> _Exercise goal_
What you return must be every line from the beginning of the data through the line holding "typedef struct packed", unchanged.
┄┄┄┄┄┄┄┄┄┄
===== src/rtl/rl_bitmap.sv =====
`timescale 1ns/1ps
module rl_bitmap #(
    parameter int unsigned GROUPS  = rl_pkg::DEF_GROUPS,
    parameter int unsigned GROUP_W = rl_pkg::DEF_GROUP_W,
    parameter int unsigned PRIO_W  = $clog2(GROUPS * GROUP_W)
) (
    input  logic                        clk,
    input  logic                        rst_n,
    input  logic                        set_en,
    input  logic [PRIO_W-1:0]           set_prio,
    input  logic                        clr_en,
    input  logic [PRIO_W-1:0]           clr_prio,
    output logic [GROUPS-1:0]           grp_map,
    output logic [GROUPS*GROUP_W-1:0]   ready_flat
);
    localparam int unsigned NUM   = GROUPS * GROUP_W;
    localparam int unsigned BIT_W = $clog2(GROUP_W);
    localparam logic [PRIO_W-1:0] IDLE = PRIO_W'(NUM - 1);

    typedef struct packed {
        logic [GROUPS-1:0]              grp;
        logic [GROUPS-1:0][GROUP_W-1:0] tbl;
    } map_t;

    map_t map_d, map_q;
    rl_pkg::rl_strobe_t stb;

    always_comb begin
        map_d       = map_q;
        stb.set_hit = set_en;
        stb.clr_hit = clr_en && (clr_prio != IDLE);
        if (stb.set_hit)
            map_d.tbl[set_prio[PRIO_W-1:BIT_W]][set_prio[BIT_W-1:0]] = 1'b1;
        // clear is applied last so it wins over a set of the same level
        if (stb.clr_hit)
            map_d.tbl[clr_prio[PRIO_W-1:BIT_W]][clr_prio[BIT_W-1:0]] = 1'b0;
        for (int g = 0; g < int'(GROUPS); g++)
            map_d.grp[g] = |map_d.tbl[g];
    end

    always_ff @(posedge clk or negedge rst_n) begin
        if (!rst_n) begin
            map_q                           <= '0;
            map_q.tbl[GROUPS-1][GROUP_W-1]  <= 1'b1;
            map_q.grp[GROUPS-1]             <= 1'b1;
        end else begin
            map_q <= map_d;
        end
    end

    assign grp_map    = map_q.grp;
    assign ready_flat = map_q.tbl;

    generate
        for (genvar g = 0; g < GROUPS; g++) begin : g_sum_chk
            p_group_summary_r2: assert property (@(posedge clk) disable iff (!rst_n)
                grp_map[g] == (|ready_flat[g*GROUP_W +: GROUP_W]));
        end
    endgenerate

    p_idle_ready_r4: assert property (@(posedge clk) disable iff (!rst_n)
        ready_flat[NUM-1]);

    p_clear_wins_r5: assert property (@(posedge clk) disable iff (!rst_n)
        (set_en && clr_en && set_prio == clr_prio && clr_prio != IDLE)
        |=> !ready_flat[$past(clr_prio)]);

    p_set_marks_r1: assert property (@(posedge clk) disable iff (!rst_n)
        (set_en && !(clr_en && clr_prio == set_prio)) |=> ready_flat[$past(set_prio)]);
endmodule


===== src/rtl/rl_encoder.sv =====
`timescale 1ns/1ps
module rl_encoder #(
    parameter int unsigned GROUPS  = rl_pkg::DEF_GROUPS,
    parameter int unsigned GROUP_W = rl_pkg::DEF_GROUP_W,
    parameter int unsigned PRIO_W  = $clog2(GROUPS * GROUP_W)
) (
    input  logic [GROUPS-1:0]           grp_map,
    input  logic [GROUPS*GROUP_W-1:0]   ready_flat,
    output logic [PRIO_W-1:0]           top_prio,
    output logic                        top_valid
);
    localparam int unsigned BIT_W = $clog2(GROUP_W);
    localparam int unsigned GRP_W = PRIO_W - BIT_W;

    logic [GRP_W-1:0]   g_sel;
    logic [BIT_W-1:0]   b_sel;
    logic [GROUP_W-1:0] row;

    // level one: lowest set summary bit picks the row
    always_comb begin
        g_sel = '0;
        for (int i = int'(GROUPS) - 1; i >= 0; i--)
            if (grp_map[i]) g_sel = GRP_W'(i);
    end

    assign row = ready_flat[g_sel*GROUP_W +: GROUP_W];

    // level two: lowest set bit inside the chosen row
    always_comb begin
        b_sel = '0;
        for (int j = int'(GROUP_W) - 1; j >= 0; j--)
            if (row[j]) b_sel = BIT_W'(j);
    end

    assign top_prio  = {g_sel, b_sel};
    assign top_valid = |grp_map;
endmodule


===== src/rtl/rl_nest_ctr.sv =====
`timescale 1ns/1ps
module rl_nest_ctr #(
    parameter int unsigned CNT_W = rl_pkg::DEF_CNT_W
) (
    input  logic clk,
    input  logic rst_n,
    input  logic inc,
    input  logic dec,
    output logic busy
);
    localparam logic [CNT_W-1:0] CMAX = '1;

    logic [CNT_W-1:0] cnt_d, cnt_q;

    always_comb begin
        cnt_d = cnt_q;
        if (inc && !dec && cnt_q != CMAX) cnt_d = cnt_q + 1'b1;
        if (dec && !inc && cnt_q != '0)   cnt_d = cnt_q - 1'b1;
    end

    always_ff @(posedge clk or negedge rst_n) begin
        if (!rst_n) cnt_q <= '0;
        else        cnt_q <= cnt_d;
    end

    assign busy = (cnt_q != '0);

    // shared by the lock count and the nesting count
    p_dec_floor_r7: assert property (@(posedge clk) disable iff (!rst_n)
        (!busy && dec && !inc) |=> !busy);
    p_inc_step_r7: assert property (@(posedge clk) disable iff (!rst_n)
        (inc && !dec && cnt_q != CMAX) |=> cnt_q == $past(cnt_q) + 1'b1);
    p_sat_r8: assert property (@(posedge clk) disable iff (!rst_n)
        (inc && !dec && cnt_q == CMAX) |=> cnt_q == CMAX);
endmodule


===== src/rtl/ready_list_sched.sv =====
`timescale 1ns/1ps
module ready_list_sched #(
    parameter int unsigned GROUPS  = rl_pkg::DEF_GROUPS,
    parameter int unsigned GROUP_W = rl_pkg::DEF_GROUP_W,
    parameter int unsigned CNT_W   = rl_pkg::DEF_CNT_W,
    parameter int unsigned PRIO_W  = $clog2(GROUPS * GROUP_W)
) (
    input  logic              clk,
    input  logic              rst_n,
    input  logic              set_en,
    input  logic [PRIO_W-1:0] set_prio,
    input  logic              clr_en,
    input  logic [PRIO_W-1:0] clr_prio,
    input  logic [PRIO_W-1:0] run_prio,
    input  logic              lock_req,
    input  logic              unlock_req,
    input  logic              int_enter,
    input  logic              int_exit,
    output logic [GROUPS-1:0] grp_map,
    output logic [PRIO_W-1:0] top_prio,
    output logic              top_valid,
    output logic              switch_req
);
    localparam int unsigned NUM = GROUPS * GROUP_W;

    logic [NUM-1:0] ready_flat;
    logic           lock_busy, nest_busy;

    rl_bitmap #(.GROUPS(GROUPS), .GROUP_W(GROUP_W), .PRIO_W(PRIO_W)) u_map (
        .clk(clk), .rst_n(rst_n),
        .set_en(set_en), .set_prio(set_prio),
        .clr_en(clr_en), .clr_prio(clr_prio),
        .grp_map(grp_map), .ready_flat(ready_flat)
    );

    rl_encoder #(.GROUPS(GROUPS), .GROUP_W(GROUP_W), .PRIO_W(PRIO_W)) u_enc (
        .grp_map(grp_map), .ready_flat(ready_flat),
        .top_prio(top_prio), .top_valid(top_valid)
    );

    rl_nest_ctr #(.CNT_W(CNT_W)) u_lock (
        .clk(clk), .rst_n(rst_n), .inc(lock_req), .dec(unlock_req), .busy(lock_busy)
    );

    rl_nest_ctr #(.CNT_W(CNT_W)) u_nest (
        .clk(clk), .rst_n(rst_n), .inc(int_enter), .dec(int_exit), .busy(nest_busy)
    );

    assign switch_req = top_valid && (top_prio != run_prio) && !lock_busy && !nest_busy;

    p_top_ready_r3: assert property (@(posedge clk) disable iff (!rst_n)
        top_valid |-> ready_flat[top_prio]);
    p_top_lowest_r3: assert property (@(posedge clk) disable iff (!rst_n)
        (ready_flat & ((NUM'(1) << top_prio) - NUM'(1))) == '0);
    p_no_self_switch_r6: assert property (@(posedge clk) disable iff (!rst_n)
        (top_prio == run_prio) |-> !switch_req);
endmodule


===== config.mk =====
export PLATFORM = sky130hd
export DESIGN_NAME = ready_list_sched
export DESIGN_NICKNAME = d
export VERILOG_FILES = /design/src/rtl/rl_pkg.sv /design/src/rtl/rl_bitmap.sv /design/src/rtl/rl_encoder.sv /design/src/rtl/rl_nest_ctr.sv /design/src/rtl/ready_list_sched.sv
export SDC_FILE = /design/constraint.sdc
export NUM_CORES = 1
export LEC_CHECK = 0
export CAP_MARGIN = 20
export CORE_MARGIN = 3
export CORE_UTILIZATION = 30
export CTS_CLUSTER_DIAMETER = 150
export DETAILED_ROUTE_END_ITERATION = 10
export PLACE_DENSITY = 0.54
export SLEW_MARGIN = 20
export SYNTH_ARGS = -nofsm -noshare
export SYNTH_HDL_FRONTEND = slang
export SYNTH_SLANG_ARGS = --single-unit

===== constraint.sdc =====
create_clock -name clk -period 3.85 [get_ports clk]
set_clock_uncertainty 0.2 [all_clocks]
set_input_delay 1.155 -clock clk [delete_from_list [all_inputs] [get_ports clk]]
set_output_delay 1.155 -clock clk [all_outputs]
set_load 0.05 [all_outputs]
## config.mk

```make
export PLATFORM = sky130hd
export DESIGN_NAME = win_disc_counter
export DESIGN_NICKNAME = d
export VERILOG_FILES = /design/src/rtl/wdc_pkg.sv /design/src/rtl/wdc_sync.sv /design/src/rtl/wdc_disc.sv /design/src/rtl/wdc_counter.sv /design/src/rtl/wdc_regs.sv /design/src/rtl/win_disc_counter.sv
export SDC_FILE = /design/constraint.sdc
export NUM_CORES = 1
export LEC_CHECK = 0
export ABC_CLOCK_PERIOD_IN_PS = 3800
export BUFFER_PORTS_ARGS = -buffer_cell sky130_fd_sc_hd__buf_2
export CORE_ASPECT_RATIO = 0.6
export CORE_MARGIN = 2
export CORE_UTILIZATION = 40
export CTS_CLUSTER_DIAMETER = 200
export DETAILED_ROUTE_END_ITERATION = 8
export GPL_TIMING_DRIVEN = 0
export PLACE_DENSITY = 0.57
export SYNTH_ARGS = -nofsm -noshare
export SYNTH_HDL_FRONTEND = slang
export SYNTH_SLANG_ARGS = --single-unit
```

## constraint.sdc

```tcl
create_clock -name clk -period 3.8 [get_ports clk]
set_input_delay 0.76 -clock clk [delete_from_list [all_inputs] [get_ports clk]]
set_output_delay 0.76 -clock clk [all_outputs]
set_load 0.05 [all_outputs]
```
File: config.mk
export PLATFORM = sky130hd
export DESIGN_NAME = mq_irq_top
export DESIGN_NICKNAME = d
export VERILOG_FILES = /design/src/rtl/mq_irq_pkg.sv /design/src/rtl/mq_ptr_pair.sv /design/src/rtl/mq_irq_eval.sv /design/src/rtl/mq_irq_top.sv
export SDC_FILE = /design/constraint.sdc
export NUM_CORES = 1
export LEC_CHECK = 0
export BUFFER_PORTS_ARGS = -buffer_cell sky130_fd_sc_hd__buf_2
export CAP_MARGIN = 20
export CORE_MARGIN = 2
export CORE_UTILIZATION = 52
export DETAILED_ROUTE_END_ITERATION = 16
export PLACE_DENSITY = 0.77
export SYNTH_ARGS = -nofsm -noshare
export SYNTH_HDL_FRONTEND = slang
export SYNTH_SLANG_ARGS = --single-unit
File: constraint.sdc
create_clock -name clk_i -period 2.85 [get_ports clk_i]
set_input_delay 0.7125 -clock clk_i [delete_from_list [all_inputs] [get_ports clk_i]]
set_output_delay 0.7125 -clock clk_i [all_outputs]
set_load 0.05 [all_outputs]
┄┄┄┄┄┄┄┄┄┄
> _Result of the task_
===== src/rtl/rl_bitmap.sv =====
`timescale 1ns/1ps
module rl_bitmap #(
    parameter int unsigned GROUPS  = rl_pkg::DEF_GROUPS,
    parameter int unsigned GROUP_W = rl_pkg::DEF_GROUP_W,
    parameter int unsigned PRIO_W  = $clog2(GROUPS * GROUP_W)
) (
    input  logic                        clk,
    input  logic                        rst_n,
    input  logic                        set_en,
    input  logic [PRIO_W-1:0]           set_prio,
    input  logic                        clr_en,
    input  logic [PRIO_W-1:0]           clr_prio,
    output logic [GROUPS-1:0]           grp_map,
    output logic [GROUPS*GROUP_W-1:0]   ready_flat
);
    localparam int unsigned NUM   = GROUPS * GROUP_W;
    localparam int unsigned BIT_W = $clog2(GROUP_W);
    localparam logic [PRIO_W-1:0] IDLE = PRIO_W'(NUM - 1);

    typedef struct packed {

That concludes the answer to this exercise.